Reading your analysis, it seems we could fix that problem and even improve the performance by doing this:

public V get(K key) {
    this.lock.readLock().lock();
    try {
        if (this.queue.remove(key)) {
            this.queue.add(key);
            return this.cache.get(key);
        }
    }
    finally {
        this.lock.readLock().unlock();
    }
    this.lock.writeLock().lock();
    try {
        // retrying in case of concurrent reads on the same key
        if (this.queue.remove(key)) {
            this.queue.add(key);
            return this.cache.get(key);
        }
        if (this.queue.size() == this.maxSize) {
            K leastUsed = this.queue.poll();
            if (leastUsed != null) {
                this.cache.remove(leastUsed);
            }
        }
        V value = this.generator.apply(key);
        this.queue.add(key);
        this.cache.put(key, value);
        return value;
    }
    finally {
        this.lock.writeLock().unlock();
    }
}

In this case, we avoid adding again the same key and thus returning null when trying to fetch the value from the cache. As a consequence, we avoid re-generating and caching again the same MIME type (which should save CPU cycles). It is true that concurrent reads like this are likely to trigger more and more write locks and increase contention. I'm wondering if we should replace the LRU strategy with a Least Frequently Used strategy to improve throughput.

Thanks for the analysis, it's really useful - more importantly, thanks for using our milestones in a traffic-heavy environment, this is really helping the Spring community, especially for that type of issues.
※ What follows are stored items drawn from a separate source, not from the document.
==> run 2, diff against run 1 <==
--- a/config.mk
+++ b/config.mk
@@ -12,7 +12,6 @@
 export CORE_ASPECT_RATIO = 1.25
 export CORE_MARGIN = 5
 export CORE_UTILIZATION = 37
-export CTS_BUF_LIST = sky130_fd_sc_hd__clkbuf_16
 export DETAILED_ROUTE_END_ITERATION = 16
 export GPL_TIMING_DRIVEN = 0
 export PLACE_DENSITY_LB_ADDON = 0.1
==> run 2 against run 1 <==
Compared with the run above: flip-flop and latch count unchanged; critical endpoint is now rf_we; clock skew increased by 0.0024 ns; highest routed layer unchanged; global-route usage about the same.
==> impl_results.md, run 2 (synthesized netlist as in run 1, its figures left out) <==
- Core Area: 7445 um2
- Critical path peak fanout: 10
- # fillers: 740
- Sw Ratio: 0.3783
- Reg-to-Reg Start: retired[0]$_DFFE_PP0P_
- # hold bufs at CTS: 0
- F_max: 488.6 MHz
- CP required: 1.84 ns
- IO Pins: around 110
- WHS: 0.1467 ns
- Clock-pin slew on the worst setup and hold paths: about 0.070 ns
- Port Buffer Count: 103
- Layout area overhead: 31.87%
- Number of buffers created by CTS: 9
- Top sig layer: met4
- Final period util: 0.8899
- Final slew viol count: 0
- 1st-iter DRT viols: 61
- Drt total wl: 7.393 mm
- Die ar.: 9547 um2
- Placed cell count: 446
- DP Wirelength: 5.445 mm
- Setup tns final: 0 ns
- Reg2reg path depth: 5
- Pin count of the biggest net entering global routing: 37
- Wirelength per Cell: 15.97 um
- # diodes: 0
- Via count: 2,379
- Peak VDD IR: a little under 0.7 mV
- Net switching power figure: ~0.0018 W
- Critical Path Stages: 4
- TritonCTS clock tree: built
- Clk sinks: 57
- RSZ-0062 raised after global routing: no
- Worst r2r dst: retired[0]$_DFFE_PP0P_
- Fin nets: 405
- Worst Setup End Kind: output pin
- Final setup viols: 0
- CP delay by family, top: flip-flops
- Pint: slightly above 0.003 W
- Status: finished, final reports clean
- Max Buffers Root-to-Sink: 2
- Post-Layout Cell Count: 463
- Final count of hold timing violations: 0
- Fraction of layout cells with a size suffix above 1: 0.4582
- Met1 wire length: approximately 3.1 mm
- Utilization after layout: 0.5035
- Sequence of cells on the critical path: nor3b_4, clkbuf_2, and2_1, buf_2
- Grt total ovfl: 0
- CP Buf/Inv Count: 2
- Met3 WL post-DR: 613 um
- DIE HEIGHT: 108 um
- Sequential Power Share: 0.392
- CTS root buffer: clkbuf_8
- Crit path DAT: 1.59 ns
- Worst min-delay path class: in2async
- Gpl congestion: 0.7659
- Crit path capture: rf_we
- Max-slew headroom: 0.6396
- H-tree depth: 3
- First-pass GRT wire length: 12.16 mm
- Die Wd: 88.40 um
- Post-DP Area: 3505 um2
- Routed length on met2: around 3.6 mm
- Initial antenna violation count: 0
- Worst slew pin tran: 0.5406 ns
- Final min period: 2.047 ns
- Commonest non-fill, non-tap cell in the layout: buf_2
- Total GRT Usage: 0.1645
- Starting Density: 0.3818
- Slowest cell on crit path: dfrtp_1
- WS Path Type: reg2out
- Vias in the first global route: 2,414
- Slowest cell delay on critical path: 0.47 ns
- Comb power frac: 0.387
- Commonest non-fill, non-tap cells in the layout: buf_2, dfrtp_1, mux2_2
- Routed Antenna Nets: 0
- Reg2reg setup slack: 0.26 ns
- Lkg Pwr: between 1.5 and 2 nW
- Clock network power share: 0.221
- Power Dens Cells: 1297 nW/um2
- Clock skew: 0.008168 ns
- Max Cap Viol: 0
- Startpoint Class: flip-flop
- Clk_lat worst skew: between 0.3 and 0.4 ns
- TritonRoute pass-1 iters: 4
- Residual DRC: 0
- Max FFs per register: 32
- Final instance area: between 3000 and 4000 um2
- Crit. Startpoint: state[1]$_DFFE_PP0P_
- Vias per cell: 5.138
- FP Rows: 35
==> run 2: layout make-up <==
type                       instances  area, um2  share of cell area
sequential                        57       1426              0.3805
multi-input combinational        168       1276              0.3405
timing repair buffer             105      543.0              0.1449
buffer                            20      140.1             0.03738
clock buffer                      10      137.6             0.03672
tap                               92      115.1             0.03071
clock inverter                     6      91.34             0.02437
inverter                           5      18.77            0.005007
bclozel commented 5 years ago

I've reproduced the issue in a JMH benchmark (increasing the thread count is essential). When concurrency is high, the LRU cache might yield lower throughput when compared to a parser without any cache. On the other hand, the allocation rate is much lower. When the concurrency is low, the cached version is at least 4x faster.

In the various web benchmarks that we previously ran, the cached version had a positive impact on the performance (throughput and especially latency); the contention and concurrency on this specific part is probably not as high as the JMH benchmark.

We could improve this even more by switching to a different parser implementation. I've tested a different parser implementation that's approx. +50% faster. When combined with a cache, there's not much difference anymore.

Since the LRU cache implementation is internal, we can still reconsider using a LFU cache instead.